Testimony: Plastic to Fuel Ban

Our testimony in support of HB 21, a bill to ban plastic to fuel facilities in Maryland, sponsored by Delegate Love.

Mariah MacKenzie

HB21 – Environment – Recycling – Prohibition on the Chemical Conversion of Plastic

Environment and Transportation Committee

January 29th, 2021 

Position: Favorable

Environment Maryland, Maryland PIRG, Clean Water Action and the undersigned organizations strongly support this bill to prevent new facilities in Maryland to create a new way to burn fossil fuels. So-called “plastic recycling,” or more accurately called “plastic to pollution” is bad for the environment and public health and antithetical to our goals of stopping global warming and moving towards zero-waste.

Burning More Fossil Fuels 

This year, we saw wildfires consume half of our country. Flooding worsens in our cities, sea level rise continues to threaten Maryland’s coastal communities, summers are hotter, and weather events are more severe. Climate change is here, and it’s now. This is why it is absolutely critical that our state legislature takes swift action to stop chemical “recycling” processes from coming to our state. Allowing this infrastructure to take hold here would be devastating for our climate, dangerous to our communities, and will set us back in our fight against plastic pollution and fossil fuel use.

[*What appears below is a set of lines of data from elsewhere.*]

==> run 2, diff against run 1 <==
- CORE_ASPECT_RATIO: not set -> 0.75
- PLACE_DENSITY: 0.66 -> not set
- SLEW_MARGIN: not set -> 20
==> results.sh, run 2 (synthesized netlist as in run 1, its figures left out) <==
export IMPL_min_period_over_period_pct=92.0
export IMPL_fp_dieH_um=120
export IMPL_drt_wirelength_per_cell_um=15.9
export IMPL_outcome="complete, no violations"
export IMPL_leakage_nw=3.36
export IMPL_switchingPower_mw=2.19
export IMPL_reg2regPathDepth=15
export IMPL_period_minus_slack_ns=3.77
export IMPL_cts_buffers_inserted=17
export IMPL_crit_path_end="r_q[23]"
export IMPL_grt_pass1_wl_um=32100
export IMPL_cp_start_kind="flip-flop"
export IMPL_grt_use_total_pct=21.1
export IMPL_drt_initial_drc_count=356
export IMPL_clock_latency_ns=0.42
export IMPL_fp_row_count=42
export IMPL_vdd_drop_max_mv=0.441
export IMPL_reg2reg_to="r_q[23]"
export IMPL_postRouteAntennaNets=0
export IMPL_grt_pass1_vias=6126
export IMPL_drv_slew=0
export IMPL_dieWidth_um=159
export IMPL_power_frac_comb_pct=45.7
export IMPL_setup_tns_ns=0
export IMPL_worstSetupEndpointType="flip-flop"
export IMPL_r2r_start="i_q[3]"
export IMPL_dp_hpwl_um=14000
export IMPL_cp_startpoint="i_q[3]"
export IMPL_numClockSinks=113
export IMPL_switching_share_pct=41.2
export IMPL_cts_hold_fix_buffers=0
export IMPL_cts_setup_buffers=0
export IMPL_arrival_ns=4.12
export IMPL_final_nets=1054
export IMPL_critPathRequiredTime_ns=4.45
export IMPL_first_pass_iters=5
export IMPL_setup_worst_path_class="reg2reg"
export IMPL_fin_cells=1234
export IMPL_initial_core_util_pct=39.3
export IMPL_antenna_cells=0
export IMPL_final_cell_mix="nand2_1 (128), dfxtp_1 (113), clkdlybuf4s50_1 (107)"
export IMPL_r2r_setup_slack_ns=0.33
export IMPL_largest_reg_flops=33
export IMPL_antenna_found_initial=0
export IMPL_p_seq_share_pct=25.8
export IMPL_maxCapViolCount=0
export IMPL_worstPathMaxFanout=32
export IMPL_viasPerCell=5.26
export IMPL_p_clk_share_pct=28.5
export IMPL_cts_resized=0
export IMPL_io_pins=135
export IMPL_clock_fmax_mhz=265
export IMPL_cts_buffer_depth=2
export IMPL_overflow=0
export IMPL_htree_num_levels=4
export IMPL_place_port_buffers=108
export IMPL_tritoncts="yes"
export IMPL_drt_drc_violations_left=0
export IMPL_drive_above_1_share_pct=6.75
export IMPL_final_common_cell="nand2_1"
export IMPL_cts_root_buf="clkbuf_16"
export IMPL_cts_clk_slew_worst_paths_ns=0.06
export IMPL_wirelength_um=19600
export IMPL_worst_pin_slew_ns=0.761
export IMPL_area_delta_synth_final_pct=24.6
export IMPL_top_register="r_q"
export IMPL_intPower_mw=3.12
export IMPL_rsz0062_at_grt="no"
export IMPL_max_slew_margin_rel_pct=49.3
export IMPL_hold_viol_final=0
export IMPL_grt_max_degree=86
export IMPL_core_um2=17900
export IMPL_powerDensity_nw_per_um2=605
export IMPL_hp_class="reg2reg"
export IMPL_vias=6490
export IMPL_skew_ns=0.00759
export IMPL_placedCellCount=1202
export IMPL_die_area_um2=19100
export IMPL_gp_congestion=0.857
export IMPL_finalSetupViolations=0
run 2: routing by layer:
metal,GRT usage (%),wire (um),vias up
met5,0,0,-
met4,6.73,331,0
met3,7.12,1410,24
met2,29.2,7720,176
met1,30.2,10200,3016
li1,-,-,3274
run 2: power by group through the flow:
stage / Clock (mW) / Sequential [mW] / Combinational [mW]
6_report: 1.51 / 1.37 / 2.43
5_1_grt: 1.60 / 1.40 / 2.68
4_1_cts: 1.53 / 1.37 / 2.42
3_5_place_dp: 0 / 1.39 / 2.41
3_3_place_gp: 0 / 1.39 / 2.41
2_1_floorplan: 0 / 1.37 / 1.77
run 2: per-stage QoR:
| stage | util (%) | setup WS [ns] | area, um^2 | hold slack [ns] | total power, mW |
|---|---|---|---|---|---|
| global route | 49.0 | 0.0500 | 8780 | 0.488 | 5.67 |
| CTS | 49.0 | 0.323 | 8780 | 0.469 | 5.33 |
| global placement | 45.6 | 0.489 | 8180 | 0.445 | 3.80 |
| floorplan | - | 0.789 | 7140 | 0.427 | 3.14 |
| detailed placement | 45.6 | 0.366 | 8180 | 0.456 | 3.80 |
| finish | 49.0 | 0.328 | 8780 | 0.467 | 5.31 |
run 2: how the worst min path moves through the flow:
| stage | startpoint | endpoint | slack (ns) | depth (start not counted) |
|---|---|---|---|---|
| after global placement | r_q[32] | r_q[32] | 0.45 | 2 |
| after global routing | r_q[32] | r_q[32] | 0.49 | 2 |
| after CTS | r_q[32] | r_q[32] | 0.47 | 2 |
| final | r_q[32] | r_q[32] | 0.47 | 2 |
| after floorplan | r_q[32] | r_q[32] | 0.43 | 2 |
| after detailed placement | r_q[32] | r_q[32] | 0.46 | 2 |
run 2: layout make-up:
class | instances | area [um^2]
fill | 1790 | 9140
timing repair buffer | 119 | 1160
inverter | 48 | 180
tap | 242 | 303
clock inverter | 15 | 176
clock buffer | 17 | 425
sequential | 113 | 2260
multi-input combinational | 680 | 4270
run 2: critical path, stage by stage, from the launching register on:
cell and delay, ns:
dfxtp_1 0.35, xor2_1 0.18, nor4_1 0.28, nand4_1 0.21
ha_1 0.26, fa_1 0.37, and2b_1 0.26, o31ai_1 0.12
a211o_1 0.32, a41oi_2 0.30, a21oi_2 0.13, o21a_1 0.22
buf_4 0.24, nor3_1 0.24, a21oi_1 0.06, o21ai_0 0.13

Maryland has set ambitious goals to fight climate change – from renewable energy commitments and banning fracking to reducing our single-use plastic use through a ban on polystyrene foam, we are working hard to protect our state for generations to come. 

If you believe that burning fossil fuels is contributing to the climate crisis, and that we need to move away from them as quickly as we can, then you should absolutely vote favorably on this bill. Don’t be fooled as the industry attempts to boil this down to a plastic issue, or as some scientific advancement that will allow us to mitigate the plastic crisis. This is an attempt from both the plastic and fossil fuel industries to ensure that we 1) continue using plastic and 2) continue burning fossil fuels. We do not, in fact, need to be building out infrastructure to do either of those things and we absolutely have better ways to mitigate our plastic crisis and fuel our world. 

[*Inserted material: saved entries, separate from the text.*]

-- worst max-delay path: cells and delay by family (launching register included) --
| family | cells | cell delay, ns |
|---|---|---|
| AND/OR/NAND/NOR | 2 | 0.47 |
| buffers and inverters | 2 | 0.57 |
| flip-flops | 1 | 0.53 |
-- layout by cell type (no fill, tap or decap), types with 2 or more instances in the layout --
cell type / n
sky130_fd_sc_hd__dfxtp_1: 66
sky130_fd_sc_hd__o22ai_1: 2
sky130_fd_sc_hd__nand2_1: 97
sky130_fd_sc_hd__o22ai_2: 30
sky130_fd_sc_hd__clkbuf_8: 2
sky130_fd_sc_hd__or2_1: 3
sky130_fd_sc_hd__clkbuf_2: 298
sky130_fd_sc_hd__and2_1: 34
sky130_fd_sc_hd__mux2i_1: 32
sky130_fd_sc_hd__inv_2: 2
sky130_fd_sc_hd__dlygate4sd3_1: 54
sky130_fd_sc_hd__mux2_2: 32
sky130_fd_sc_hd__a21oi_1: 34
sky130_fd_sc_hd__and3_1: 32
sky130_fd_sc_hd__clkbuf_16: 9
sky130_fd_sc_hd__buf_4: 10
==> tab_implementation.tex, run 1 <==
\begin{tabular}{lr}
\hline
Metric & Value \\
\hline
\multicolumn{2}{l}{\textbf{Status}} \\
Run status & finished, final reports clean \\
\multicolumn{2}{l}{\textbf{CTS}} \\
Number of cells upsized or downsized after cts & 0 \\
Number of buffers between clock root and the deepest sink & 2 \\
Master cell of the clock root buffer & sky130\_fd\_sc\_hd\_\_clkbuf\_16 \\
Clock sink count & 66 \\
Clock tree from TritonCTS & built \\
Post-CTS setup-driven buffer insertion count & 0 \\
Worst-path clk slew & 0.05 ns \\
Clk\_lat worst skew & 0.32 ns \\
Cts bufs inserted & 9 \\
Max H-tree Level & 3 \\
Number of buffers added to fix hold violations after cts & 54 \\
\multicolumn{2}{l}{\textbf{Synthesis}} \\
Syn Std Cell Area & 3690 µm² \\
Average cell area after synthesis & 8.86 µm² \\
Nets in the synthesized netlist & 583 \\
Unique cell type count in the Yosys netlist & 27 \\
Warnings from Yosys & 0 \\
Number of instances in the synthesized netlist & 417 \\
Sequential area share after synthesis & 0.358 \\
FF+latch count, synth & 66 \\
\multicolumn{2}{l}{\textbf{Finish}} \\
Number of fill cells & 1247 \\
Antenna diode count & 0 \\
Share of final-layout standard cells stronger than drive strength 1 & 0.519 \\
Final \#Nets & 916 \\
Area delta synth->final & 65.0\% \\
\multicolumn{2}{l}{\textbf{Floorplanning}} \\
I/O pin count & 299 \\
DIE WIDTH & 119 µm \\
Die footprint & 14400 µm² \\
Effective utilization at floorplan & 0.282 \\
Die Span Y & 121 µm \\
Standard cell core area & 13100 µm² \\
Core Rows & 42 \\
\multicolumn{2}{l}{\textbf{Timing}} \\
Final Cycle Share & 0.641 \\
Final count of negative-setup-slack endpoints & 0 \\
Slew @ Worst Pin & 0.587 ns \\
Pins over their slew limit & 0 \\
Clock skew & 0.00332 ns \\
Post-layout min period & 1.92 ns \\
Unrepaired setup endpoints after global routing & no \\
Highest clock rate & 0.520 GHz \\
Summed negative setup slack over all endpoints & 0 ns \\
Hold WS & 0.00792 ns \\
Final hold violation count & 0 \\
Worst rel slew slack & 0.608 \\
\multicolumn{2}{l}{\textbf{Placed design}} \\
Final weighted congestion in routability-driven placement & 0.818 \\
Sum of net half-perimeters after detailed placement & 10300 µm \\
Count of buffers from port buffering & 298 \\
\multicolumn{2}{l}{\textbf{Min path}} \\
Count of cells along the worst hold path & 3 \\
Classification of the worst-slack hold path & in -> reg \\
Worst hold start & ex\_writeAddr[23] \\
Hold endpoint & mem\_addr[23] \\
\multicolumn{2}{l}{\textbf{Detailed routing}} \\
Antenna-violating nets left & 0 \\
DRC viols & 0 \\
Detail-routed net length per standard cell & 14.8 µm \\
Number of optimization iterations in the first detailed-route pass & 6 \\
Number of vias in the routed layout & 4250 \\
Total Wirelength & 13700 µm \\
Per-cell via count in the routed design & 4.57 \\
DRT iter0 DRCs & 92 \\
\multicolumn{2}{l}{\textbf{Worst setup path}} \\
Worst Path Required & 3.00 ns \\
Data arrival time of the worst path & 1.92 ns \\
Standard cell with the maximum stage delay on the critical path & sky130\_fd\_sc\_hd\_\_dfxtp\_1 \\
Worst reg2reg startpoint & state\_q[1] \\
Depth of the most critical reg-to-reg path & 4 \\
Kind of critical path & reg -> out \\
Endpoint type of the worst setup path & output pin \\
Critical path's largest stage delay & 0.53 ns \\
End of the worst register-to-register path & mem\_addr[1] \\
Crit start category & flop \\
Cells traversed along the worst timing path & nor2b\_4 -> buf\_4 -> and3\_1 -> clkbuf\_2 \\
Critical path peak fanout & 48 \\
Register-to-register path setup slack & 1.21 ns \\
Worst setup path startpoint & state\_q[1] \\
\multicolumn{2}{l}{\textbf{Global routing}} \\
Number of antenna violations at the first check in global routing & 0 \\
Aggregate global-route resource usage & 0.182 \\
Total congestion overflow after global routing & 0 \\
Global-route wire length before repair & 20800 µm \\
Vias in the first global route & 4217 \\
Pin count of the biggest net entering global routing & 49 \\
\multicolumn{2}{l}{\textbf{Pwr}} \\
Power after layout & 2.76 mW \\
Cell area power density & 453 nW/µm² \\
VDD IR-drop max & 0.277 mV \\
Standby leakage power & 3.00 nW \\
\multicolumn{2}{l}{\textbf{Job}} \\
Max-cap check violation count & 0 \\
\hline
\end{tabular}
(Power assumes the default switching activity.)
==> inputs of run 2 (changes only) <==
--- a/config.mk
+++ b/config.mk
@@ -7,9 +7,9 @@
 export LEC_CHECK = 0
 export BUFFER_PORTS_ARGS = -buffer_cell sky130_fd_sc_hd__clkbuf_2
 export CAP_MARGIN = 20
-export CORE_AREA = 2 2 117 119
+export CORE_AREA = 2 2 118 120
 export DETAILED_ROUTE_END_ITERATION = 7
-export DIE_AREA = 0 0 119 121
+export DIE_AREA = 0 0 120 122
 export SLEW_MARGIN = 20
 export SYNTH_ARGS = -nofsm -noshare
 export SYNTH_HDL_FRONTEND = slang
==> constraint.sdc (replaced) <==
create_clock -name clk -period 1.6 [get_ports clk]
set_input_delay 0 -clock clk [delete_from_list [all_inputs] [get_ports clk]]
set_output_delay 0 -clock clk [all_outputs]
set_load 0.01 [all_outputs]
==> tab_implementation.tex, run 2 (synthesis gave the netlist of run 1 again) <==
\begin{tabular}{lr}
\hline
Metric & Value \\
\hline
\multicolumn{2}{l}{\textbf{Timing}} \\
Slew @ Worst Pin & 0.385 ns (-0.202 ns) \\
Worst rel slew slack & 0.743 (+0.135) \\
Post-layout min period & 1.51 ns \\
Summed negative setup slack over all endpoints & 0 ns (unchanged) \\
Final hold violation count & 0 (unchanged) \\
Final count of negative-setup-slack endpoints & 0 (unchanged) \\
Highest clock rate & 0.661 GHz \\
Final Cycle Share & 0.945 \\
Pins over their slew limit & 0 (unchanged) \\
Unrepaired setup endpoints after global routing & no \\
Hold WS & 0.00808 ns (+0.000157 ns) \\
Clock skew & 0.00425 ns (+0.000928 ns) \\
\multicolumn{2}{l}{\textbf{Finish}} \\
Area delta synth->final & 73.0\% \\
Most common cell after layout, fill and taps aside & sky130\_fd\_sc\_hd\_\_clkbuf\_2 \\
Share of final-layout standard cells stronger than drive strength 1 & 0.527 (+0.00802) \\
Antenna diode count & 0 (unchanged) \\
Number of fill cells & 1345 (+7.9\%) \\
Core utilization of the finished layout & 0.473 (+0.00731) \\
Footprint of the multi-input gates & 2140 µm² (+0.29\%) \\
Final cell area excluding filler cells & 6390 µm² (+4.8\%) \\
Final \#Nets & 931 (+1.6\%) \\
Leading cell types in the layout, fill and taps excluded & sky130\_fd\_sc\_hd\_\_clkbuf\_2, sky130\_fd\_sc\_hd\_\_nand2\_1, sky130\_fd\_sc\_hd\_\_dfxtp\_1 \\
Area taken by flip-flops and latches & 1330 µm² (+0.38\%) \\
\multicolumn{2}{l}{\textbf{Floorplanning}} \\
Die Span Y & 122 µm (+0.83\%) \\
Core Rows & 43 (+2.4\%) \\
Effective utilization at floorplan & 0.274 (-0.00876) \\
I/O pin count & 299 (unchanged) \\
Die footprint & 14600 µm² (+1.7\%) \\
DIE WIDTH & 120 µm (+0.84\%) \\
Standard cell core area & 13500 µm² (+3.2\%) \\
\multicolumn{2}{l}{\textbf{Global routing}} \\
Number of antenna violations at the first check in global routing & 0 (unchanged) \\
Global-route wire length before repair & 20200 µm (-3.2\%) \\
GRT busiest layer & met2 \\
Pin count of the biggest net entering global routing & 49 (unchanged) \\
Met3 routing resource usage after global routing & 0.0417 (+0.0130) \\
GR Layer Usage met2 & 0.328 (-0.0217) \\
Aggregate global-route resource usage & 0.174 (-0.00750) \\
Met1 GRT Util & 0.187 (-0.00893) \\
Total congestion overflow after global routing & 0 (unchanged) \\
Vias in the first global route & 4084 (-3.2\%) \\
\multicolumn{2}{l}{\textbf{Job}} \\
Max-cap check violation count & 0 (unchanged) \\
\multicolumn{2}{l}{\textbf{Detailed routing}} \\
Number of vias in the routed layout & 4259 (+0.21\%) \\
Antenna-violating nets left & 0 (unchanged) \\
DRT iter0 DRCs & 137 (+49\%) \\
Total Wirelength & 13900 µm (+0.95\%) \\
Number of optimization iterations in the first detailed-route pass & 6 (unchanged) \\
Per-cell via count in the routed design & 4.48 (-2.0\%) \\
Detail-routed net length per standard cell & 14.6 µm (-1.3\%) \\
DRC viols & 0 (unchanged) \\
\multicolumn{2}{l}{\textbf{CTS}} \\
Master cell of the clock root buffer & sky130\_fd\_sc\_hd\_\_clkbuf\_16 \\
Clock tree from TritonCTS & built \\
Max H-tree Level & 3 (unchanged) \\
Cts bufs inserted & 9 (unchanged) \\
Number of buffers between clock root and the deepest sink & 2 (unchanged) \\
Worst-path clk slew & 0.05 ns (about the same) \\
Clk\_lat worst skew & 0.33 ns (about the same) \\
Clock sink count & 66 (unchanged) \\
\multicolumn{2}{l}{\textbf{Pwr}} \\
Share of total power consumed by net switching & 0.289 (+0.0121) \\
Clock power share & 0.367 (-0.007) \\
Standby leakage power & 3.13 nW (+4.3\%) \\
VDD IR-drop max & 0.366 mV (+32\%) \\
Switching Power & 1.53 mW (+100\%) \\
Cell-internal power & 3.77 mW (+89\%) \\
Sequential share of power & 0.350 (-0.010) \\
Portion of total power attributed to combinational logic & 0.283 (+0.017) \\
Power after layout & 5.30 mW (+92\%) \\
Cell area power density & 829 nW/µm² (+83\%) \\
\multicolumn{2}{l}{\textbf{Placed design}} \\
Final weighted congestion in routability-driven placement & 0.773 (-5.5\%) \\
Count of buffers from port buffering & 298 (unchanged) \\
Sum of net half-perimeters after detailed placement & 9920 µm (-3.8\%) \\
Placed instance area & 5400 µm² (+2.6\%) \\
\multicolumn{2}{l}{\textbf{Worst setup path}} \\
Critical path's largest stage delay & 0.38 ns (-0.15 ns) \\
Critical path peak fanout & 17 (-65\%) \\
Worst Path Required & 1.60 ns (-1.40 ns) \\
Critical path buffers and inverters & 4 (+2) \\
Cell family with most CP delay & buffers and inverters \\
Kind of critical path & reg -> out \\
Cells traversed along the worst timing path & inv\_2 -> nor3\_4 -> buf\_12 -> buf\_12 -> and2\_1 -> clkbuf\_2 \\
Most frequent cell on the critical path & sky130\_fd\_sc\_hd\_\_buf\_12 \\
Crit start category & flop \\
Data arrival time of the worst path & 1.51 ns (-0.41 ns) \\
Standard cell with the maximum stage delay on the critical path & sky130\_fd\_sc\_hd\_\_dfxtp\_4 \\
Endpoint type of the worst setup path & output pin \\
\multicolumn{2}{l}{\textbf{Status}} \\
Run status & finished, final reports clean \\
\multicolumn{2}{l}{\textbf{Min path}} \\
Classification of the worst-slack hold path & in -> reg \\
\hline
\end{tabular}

Chemical Conversion is NOT Recycling.

 “Advanced recycling” or “chemical recycling” can cover a variety of different processes that convert plastic to fuel or theoretically turn plastic back into plastic through repolymerization. It is absolutely critical to note here that this bill does not impact those latter processes. If the industry figures out how to turn a bottle back into a bottle, they would absolutely still be allowed to do that. This bill only impacts the processes that take plastic, chemically convert it back into the sum of its parts, and then burn that oil and gas as any other fossil fuel.

Now, is this process recycling? Environmentalists say no, and when pressed on this question, Dow Chemical leadership even replied publicly: “We agree. It is not recycling.” The ACC continues to use the term recycling because it’s good marketing, though they go so far as to note on a fact sheet that chemical recycling facilities, including pyrolysis and gasification, “should be regulated not as recycling but new manufacturing.” This means that their claims that investment in “chemical recycling” will help improve recycling systems are equally bogus.  While the industry attempts to prop it up as the silver bullet for managing our plastic crisis, it is little more than an industry hail mary to lock us into plastic use AND fossil fuel use.

Further, A report from GAIA lays out these helpful points: 

  • “Chemical recycling” releases toxic chemicals into the environment.

  • “Chemical recycling” has a large carbon footprint.

  • “Chemical recycling” has not yet been proven to work at scale.

  • “Chemical recycling” cannot compete in the market.

  • “Chemical recycling” does not fit in a circular economy.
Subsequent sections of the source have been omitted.